January 16, 2013 – All children, sometime or other, suffer from diaper rash and it can be mildly discomforting or very painful for your little one.
Diaper rash is a type of dermatitis or inflammation of the skin caused by the moist, warm and enclosed environment of a soiled diaper combined with bacteria. Blotchy red skin that looks like it has been burned is a classic sign of diaper rash. Here is a list of possible factors that can contribute to diaper rash.
- Skin allergies
- Poor laundering of diapers
- New manufacturing materials in diapers
- Infrequent diaper changes
- Hot, humid weather
- Chafing from tight fitting diapers or clothing
- When you start feeding your baby solid foods, bacteria and other organisms in the stool may cause irritation.
- Introducing a new food item to your baby's diet may cause diarrhea, which can cause irritation.
Home remedies for diaper rash are recommended as more effective than creams and ointments that can be purchased at the store. Here are a few suggestions you might consider.

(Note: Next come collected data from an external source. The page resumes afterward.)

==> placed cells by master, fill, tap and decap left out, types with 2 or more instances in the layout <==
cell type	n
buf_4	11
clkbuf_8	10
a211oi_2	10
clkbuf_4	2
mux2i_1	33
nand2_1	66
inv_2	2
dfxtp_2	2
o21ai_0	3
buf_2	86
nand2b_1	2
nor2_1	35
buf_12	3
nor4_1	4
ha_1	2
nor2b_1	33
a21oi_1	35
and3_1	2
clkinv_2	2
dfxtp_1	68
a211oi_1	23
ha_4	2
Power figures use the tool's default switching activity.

Allow your child to have 'diaper free' time every day. By doing this the fungus that causes diaper rash will, with time, heal naturally. Place a changing pad or mattress protecting sheet on the crib mattress or on the floor as a precaution.

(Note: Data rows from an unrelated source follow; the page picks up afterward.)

[src/rtl/mul_accumulator_pkg.sv]
// Shared types and width defaults for the multiply-accumulate back end.
package mul_accumulator_pkg;
  localparam int ACC_W_DEF = 40;
  localparam int LEN_W_DEF = 8;
  localparam int PROD_W    = 32;

  typedef enum logic [1:0] {
    IDLE  = 2'd0,
    ACCUM = 2'd1,
    DONE  = 2'd2
  } state_e;
endpackage

[src/rtl/mul_accumulator_sat_adder.sv]
// Unsigned W-bit adder that clamps to all ones on carry-out and flags it.
module sat_adder #(
  parameter int W = 40
) (
  input  logic [W-1:0] i_a,
  input  logic [W-1:0] i_b,
  output logic [W-1:0] o_sum,
  output logic         o_ovf
);
  logic [W:0] w_full;

  assign w_full = {1'b0, i_a} + {1'b0, i_b};
  assign o_ovf  = w_full[W];
  assign o_sum  = w_full[W] ? {W{1'b1}} : w_full[W-1:0];
endmodule

[src/rtl/mul_accumulator.sv]
// Sums a counted burst of 32-bit products into a saturating accumulator,
// pulsing done for one cycle after the last accepted product.
module mul_accumulator
  import mul_accumulator_pkg::*;
#(
  parameter int ACC_W = ACC_W_DEF,
  parameter int LEN_W = LEN_W_DEF
) (
  input  logic              clk,
  input  logic              rst,
  input  logic              start,
  input  logic [LEN_W-1:0]  len,
  input  logic              prod_valid,
  input  logic [PROD_W-1:0] prod,
  output logic              prod_ready,
  output logic [ACC_W-1:0]  acc_out,
  output logic              done,
  output logic              busy,
  output logic              overflow
);
  state_e             r_state, w_next;
  logic [ACC_W-1:0]   r_acc;
  logic [LEN_W-1:0]   r_cnt;
  logic               r_ovf;
  logic [ACC_W-1:0]   w_prod_ext;
  logic [ACC_W-1:0]   w_sum;
  logic               w_add_ovf;
  logic               w_accept;
  logic               w_last;

  assign w_prod_ext = ACC_W'(prod);
  assign w_accept   = (r_state == ACCUM) && prod_valid;
  assign w_last     = (r_cnt == LEN_W'(1));

  sat_adder #(.W(ACC_W)) u_add (
    .i_a   (r_acc),
    .i_b   (w_prod_ext),
    .o_sum (w_sum),
    .o_ovf (w_add_ovf)
  );

  always_comb begin
    w_next = r_state;
    case (r_state)
      IDLE:    if (start) w_next = (len == '0) ? DONE : ACCUM;
      ACCUM:   if (w_accept && w_last) w_next = DONE;
      DONE:    w_next = IDLE;
      default: w_next = IDLE;
    endcase
  end

  always_ff @(posedge clk) begin
    if (rst) begin
      r_state <= IDLE;
      r_acc   <= '0;
      r_cnt   <= '0;
      r_ovf   <= 1'b0;
    end else begin
      r_state <= w_next;
      if (r_state == IDLE && start) begin
        r_acc <= '0;
        r_ovf <= 1'b0;
        r_cnt <= len;
      end else if (w_accept) begin
        // once saturated the adder keeps carrying out, so r_acc stays at all ones
        r_acc <= w_sum;
        r_ovf <= r_ovf | w_add_ovf;
        r_cnt <= r_cnt - 1'b1;
      end
    end
  end

  assign prod_ready = (r_state == ACCUM);
  assign done       = (r_state == DONE);
  assign busy       = (r_state != IDLE);
  assign acc_out    = r_acc;
  assign overflow   = r_ovf;
endmodule

[config.mk]
export PLATFORM = sky130hd
export DESIGN_NAME = mul_accumulator
export DESIGN_NICKNAME = d
export VERILOG_FILES = /design/src/rtl/mul_accumulator_pkg.sv /design/src/rtl/mul_accumulator_sat_adder.sv /design/src/rtl/mul_accumulator.sv
export SDC_FILE = /design/constraint.sdc
export NUM_CORES = 1
export LEC_CHECK = 0
export ABC_AREA = 1
export CORE_MARGIN = 8
export CORE_UTILIZATION = 30
export CTS_CLUSTER_DIAMETER = 40
export DETAILED_ROUTE_END_ITERATION = 6
export SLEW_MARGIN = 0
export SYNTH_ARGS = -nofsm -noshare
export SYNTH_HDL_FRONTEND = slang
export SYNTH_SLANG_ARGS = --single-unit
[constraint.sdc]
create_clock -name clk -period 2.8 [get_ports clk]
set_input_delay 0.42 -clock clk [delete_from_list [all_inputs] [get_ports clk]]
set_output_delay 0.42 -clock clk [all_outputs]
set_load 0.03 [all_outputs]
# Word-level counts from Yosys, hierarchy flattened
# Index checks and enable logic that the tools add are counted.
word_totals:
  regBits: 51
  latchBits: 0
  mem_bits_rw: 0
  rom_bits: 0
  in_bits: 44
  output_inout_bits: 44
  word_cells: 28
  n_memories: 0
op_classes:
  addsub: 2
  multipliers: 0
  div: 0
  order_cmp: 0
  eq_ne: 5
  shifts: 0
  mux: 7
  bitwise: 1
  reduce_logical: 9
op_table:
  columns: ["operator", "count"]
  rows:
  - ["$add A40 B32 Y41", 1]
  - ["$mux W40", 1]
  - ["$mux W8", 2]
  - ["$eq A8 B1 Y1 const B", 1]
  - ["$logic_not A8 Y1", 1]
  - ["$sub A8 B1 Y8 const B", 1]
  - ["$mux W2", 3]
  - ["$pmux W2 S2", 1]
  - ["$reduce_bool A2 Y1", 2]
  - ["$logic_and A1 B1 Y1", 3]
  - ["$eq A2 B1 Y1 const B", 1]
  - ["$eq A2 B2 Y1 const B", 1]
  - ["$logic_not A2 Y1", 1]
  - ["$ne A2 B1 Y1 const B", 1]
  - ["$ne A2 B2 Y1 const B", 1]
  - ["$reduce_and A2 Y1", 1]
  - ["$reduce_or A2 Y1", 1]
  - ["$or A1 B1 Y1", 1]

# Longest topological paths before layout
depth:
  ltp_word: 5
  ltp_mapped: 15
  ltp_nobuf: 15

# Modules after synthesis
# Synthesis repeated with hierarchy kept, for this count alone.
unflattened:
  cells_unflattened: 963
  area_unflattened_um2: 5353.9
by_module_without_submodules:
  columns: ["mod", "instances", "cells_each", "area_per_inst_um2", "seq_area_each_um2"]
  rows:
  - ["sat_adder", 1, 673, 3269.4, 0.0]
  - ["mul_accumulator", 1, 290, 2084.5, 1021.0]

# Least setup slack after synthesis
# OpenSTA, ideal clock, no wires.
synth_path:
  path_kind: "reg-to-reg"
  from: "reg r_acc[0] (netlist: acc_out[0])"
  to: "reg r_acc[27] (netlist: acc_out[27])"
  setup_ns: 0.119
  t_arrival_ns: 2.136
  required_time_ns: 2.681
  setup_slack_ns: 0.545
  path_stages_with_launch: 16
  path_buffers: 1
  period_less_slack_ns: 2.255
  cell_sequence: "dfxtp_1 ha_1 fa_1 nand2_1 nand3_1 nand3_1 nand3_2 nand2_1 nand2_2 nand2_2 nand2_4 nand2_4 nand2_4 buf_8 nor2_2 nor2_2"
synth_between:
  elab_chain_cells: 2
synth_rtl:
  columns: ["item", "line", "text"]
  rows:
  - ["from (decl)", "mul_accumulator.sv:22", "logic [ACC_W-1:0] r_acc;"]
  - ["from (signal assigned)", "mul_accumulator.sv:66", "r_acc <= w_sum;"]
  - ["$add A40 B32 Y41", "mul_accumulator_sat_adder.sv:12", "assign w_full = {1'b0, i_a} + {1'b0, i_b};"]
  - ["$mux W40", "mul_accumulator_sat_adder.sv:14", "assign o_sum = w_full[W] ? {W{1'b1}} : w_full[W-1:0];"]
# No other way between the ends.
# A chain may end at the register's enable or synchronous reset.

# Final worst setup path
layout_path:
  from: "in prod[0]"
  to: "reg r_acc[24] (netlist: acc_out[24])"
layout_between:
  elab_chain_cells: 2
layout_rtl:
  columns: ["item", "line", "text"]
  rows:
  - ["from (decl)", "mul_accumulator.sv:14", "input logic [PROD_W-1:0] prod,"]
  - ["$add A40 B32 Y41", "mul_accumulator_sat_adder.sv:12", null]
  - ["$mux W40", "mul_accumulator_sat_adder.sv:14", null]
# No other way between the ends.

==> flow_summary.yaml <==
sta:
  max_slew_margin_pct: 71.8
  drv_slew: 0
  skew_ns: 0.00439
  whs_ns: 0.466
  max_freq_ghz: 0.410
  setup_viol: 0
  min_period_ns: 2.44
  fin_crit_sh_pct: 87.2
  hold_viol_final: 0
  worst_pin_slew_ns: 0.422
  grt_setup_unrepaired: "no"
  finalSetupTns_ns: 0
synth:
  ys_types: 39
  ys_warn_count: 0
  synth-seq-cells: 51
  mappedNetlistArea_sq_mm: 0.00480
  syn_inst: 813
  synthesis.nets: 892
  synth_area_per_cell_sq_um: 5.90
  ys_seq_area_share_pct: 21.3
cells_and_area:
  mostFrequentLayoutCells: "nand2_1, inv_1, clkdlybuf4s50_1"
  final_util_pct: 39.4
  antenna_cells: 0
  final_common_cell: "nand2_1"
  final_layout_size_suffix_gt1_share_pct: 8.10
  instances_no_fill: 1130
  fin_nets: 992
  syn2layout_area_growth_pct: 29.4
power:
  fin_total_pwr_mw: 2.23
  p_per_area_mw_per_mm2: 359
  static-leakage-power_nw: 3.01
  vdd_drop_max_uv: 224
die:
  initial_core_util_pct: 30.4
  fp.dieH_microns: 142
  die-area_sq_mm: 0.0203
  ios: 88
  rows: 46
  coreArea_sq_mm: 0.0158
  die_x_microns: 142
setup_path:
  critPathBufInv: 1
  required_ns: 3.00
  critPathKind: "in -> reg"
  cp_common_cell: "nand2_4"
  arrival_ns: 2.64
  path_cells: "clkdlybuf4s50_1 -> ha_1 -> fa_1 -> nand2_1 -> nand3_1 -> nand3_1 -> nand3_2 -> nand2_1 -> nand2_2 -> nand2_2 -> nand2_4 -> nand2_4 -> nand2_4 -> nor2_1 -> nor2_1"
  path_delay_family: "simple AND/OR/NAND/NOR gates"
  cp-end-kind: "register"
  cpPeakStageDelay_ns: 0.42
  crit_path_max_fanout: 13
  slowest_stage: "clkdlybuf4s50_1"
  start_kind: "input port"
worst_hold_path:
  min_path_type: "reg -> reg"
clocking:
  post-cts-setup-buffers: 0
  ctsHoldBuffers: 0
  htreeDepth: 2
  cts_tree: "done"
  clk_pin_slew_ns: 0.07
  cts_num_sinks: 51
  clkLatencyLatePin_ns: 0.31
  numCtsBuffers: 5
  root_buffer: "clkbuf_16"
  cts_resized: 0
  clock_path_buffers: 2
place:
  gp_congestion: 0.980
  dp.cells: 1122
  hpwl_microns: 12200
  port_buffers: 87
grt:
  grt_max_degree: 69
  antenna_found_initial: 0
  grt_pass1_vias: 5007
  grt_pass1_wl_microns: 24900
  grt_usage_pct: 15.3
  grt_overflow_total: 0
detailed_routing:
  via_per_inst: 4.58
  drt_first_pass_iters: 4
  antenna_left: 0
  wl_microns: 15200
  remaining_drc_errors: 0
  routedWlPerCell_microns: 13.4
  num_vias: 5179
  drtIter0Drc: 267
run:
  max-cap-violations: 0
run_status:
  outcome: "complete, no violations"
-- through the flow --
step	cell area, sq um	setup slack (ns)
after CTS	6210	0.347
after detailed placement	6050	0.0225
after global placement	6050	0.0397
after floorplan	4800	0.545
final	6210	0.358
after global routing	6210	0.155
-- cell type report --
| cell class | count | area, sq um |
|---|---|---|
| Tap cell | 216 | 270 |
| Timing Repair Buffer | 107 | 1050 |
| Sequential cell | 51 | 1020 |
| Clock buffer | 8 | 156 |
| Fill cell | 1758 | 9560 |
| Multi-Input combinational cell | 614 | 3210 |
| Inverter | 134 | 503 |
-- power by group --
| group | switching [mW] | internal [mW] | total (mW) |
|---|---|---|---|
| clock | 0.291 | 0.382 | 0.673 |
| sequential | 0.0321 | 0.764 | 0.796 |
| combinational | 0.454 | 0.307 | 0.761 |
| total | 0.777 | 1.45 | 2.23 |
-- cells in the mapped netlist (all sizes together) --
| master | count | area (sq um) |
|---|---|---|
| clkbuf | 6 | 22.5 |
| nand2b | 1 | 6.26 |
| nand3 | 41 | 215 |
| or2 | 1 | 6.26 |
| inv | 132 | 495 |
| nor4 | 6 | 52.6 |
| and3 | 1 | 6.26 |
| a31oi | 28 | 175 |
| o211ai | 1 | 7.51 |
| buf | 8 | 48.8 |
| nor2 | 104 | 450 |
| clkinv | 2 | 7.51 |
| fa | 1 | 20.0 |
| o21a | 1 | 7.51 |
| o21ai | 39 | 195 |
| nor3 | 7 | 45.0 |
| xnor2 | 15 | 131 |
| o21bai | 1 | 7.51 |
| a21o | 1 | 7.51 |
| dfxtp | 51 | 1020 |
| xor2 | 13 | 114 |
| or4 | 2 | 15.0 |
| and2 | 2 | 12.5 |
| ha | 34 | 425 |
| nand2 | 268 | 1040 |
| nand4 | 6 | 37.5 |
| nand3b | 1 | 7.51 |
| a21oi | 40 | 211 |
-- worst paths after layout --
kind                    from  cells past startpoint  slack [ns]           to
hold reg to reg     overflow                      2        0.47     overflow
setup reg to reg  acc_out[0]                     14        0.56  acc_out[24]
hold / removal      overflow                      2        0.47     overflow
setup / recovery     prod[0]                     15        0.36  acc_out[24]
-- per-layer routing --
layer / global-route usage, % / part of all wire, % / wire length [microns] / vias to the layer above
met1: 19.9 / 50 / 7580 / 2304
met5: 0 / 0 / 0 / -
met3: 3.59 / 5.1 / 779 / 12
li1: - / - / - / 2765
met4: 3.97 / 1.2 / 180 / 0
met2: 24.7 / 44 / 6650 / 98
-- cells by family after synthesis --
kind of cell / count (synthesis) / synth area share, %
xor gates and xnor gates: 28 / 5.11
and+or+nand+nor: 440 / 39.6
adders and majority gates: 35 / 9.29
DFF: 51 / 21.3
buffers and inverters: 148 / 12.0
AOI/OAI and AO/OA: 111 / 12.8
-- flip-flops by register name, summed over array words and instances (netlist names) --
signal and flops:
acc_out 40, overflow 1, r_cnt 8, r_state 2
-- tightest hold or removal path, stage by stage (launching register included) --
cell and delay, ns:
dfxtp_1 0.32, inv_1 0.05, a21oi_1 0.05
Power figures use the tool's default switching activity.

The cornstarch remedy has been used for decades to treat diaper rash. After 'patting' dry your baby’s bottom sprinkle some cornstarch on the rash.
If your baby's skin is very irritated, prepare a solution of 2 tablespoons of baking soda and warm water in a baby tub and let your baby soak for 10 minutes – 3 times a day. Do not bathe your baby in a tub until the umbilical cord has fallen off, and never leave a child unattended.
Zinc Oxide Cream
The active ingredient in most over-the-counter diaper remedies is zinc oxide, which helps to create a barrier on the affected rash area preventing further growth of fungus.
If your baby’s diaper rash does not respond to conventional treatments, he/she may have a yeast infection (also called thrush). Yeast rashes usually appear towards the front of your baby’s genital area where they urinate. If this is the case, see your paediatrician and apply a special ointment specifically designed for yeast rash.
Always consult your paediatrician before trying home remedies.
Things You Can Do to Prevent Diaper Rash
- Change your baby's diaper when it is soiled.
- If a diaper is too tight air cannot flow through it, which creates the perfect environment for trapped moisture and irritating your baby's skin.
- Keep the skin around the diaper area clean with warm water and soft washcloth to prevent bacteria from spreading. Only use a mild soap if the area is very soiled. Dry the area thoroughly with a clean towel by patting dry - not rubbing or wiping.
- Don't use wipes that contain alcohol, propylene glycol or fragrances because they can irritate your baby's skin.
- Wash your hands after a diaper change so as not to spread any bacteria.
- Use a superabsorbent disposable diaper with Absorbent Gelling Material (AGM), which pulls moisture away from the skin.
- If you suspect that the gelling material in disposable diapers could be irritating your child's skin switch brands and read all manufacturer labels carefully. If the diaper rash persists, you may want to consider cloth diapers.
- If you use cloth diapers avoid plastic pants because they tend to trap moisture.
- Pre-soak heavily soiled diapers, and wash them in hot water with a mild detergent. Consider rinsing them twice to make sure they're thoroughly clean.
- Avoid fabric softeners with fragrances because they can irritate your child's skin.
- If you use a diaper service, ask them to follow these guidelines to keep your baby healthy and happy.
Healthy Advantages of Using Cloth Diapers
"A baby's skin is much thinner than adult's skin and therefore more vulnerable and permeable allowing chemicals in diapers to be absorbed easily through the skin," says Susan Turnbull, owner of 'Baby Due'. "Take into consideration that a diaper is wrapped on a baby 24 hours a day – 7 days a week for the first few years of their precious lives," she adds.
Babies do not sense wetness in disposable diapers so they tend to stay in them longer, which means less diaper changes but makes toilet training more difficult because babies don't have a natural urge to be free of that environment. "It's as if we're teaching our children that they can stay very comfortable in disposable diapers for a much longer period of time. The average age for babies to wear disposable diapers is one to two years longer than cloth diapers, says Susan Turnbull.
Cloth diapers are free from chlorine bleach, dioxin, sodium polyacrylate (absorbent polymer), synthetic fragrances (phthalates that are hormone disruptors), phosphates and wood pulp.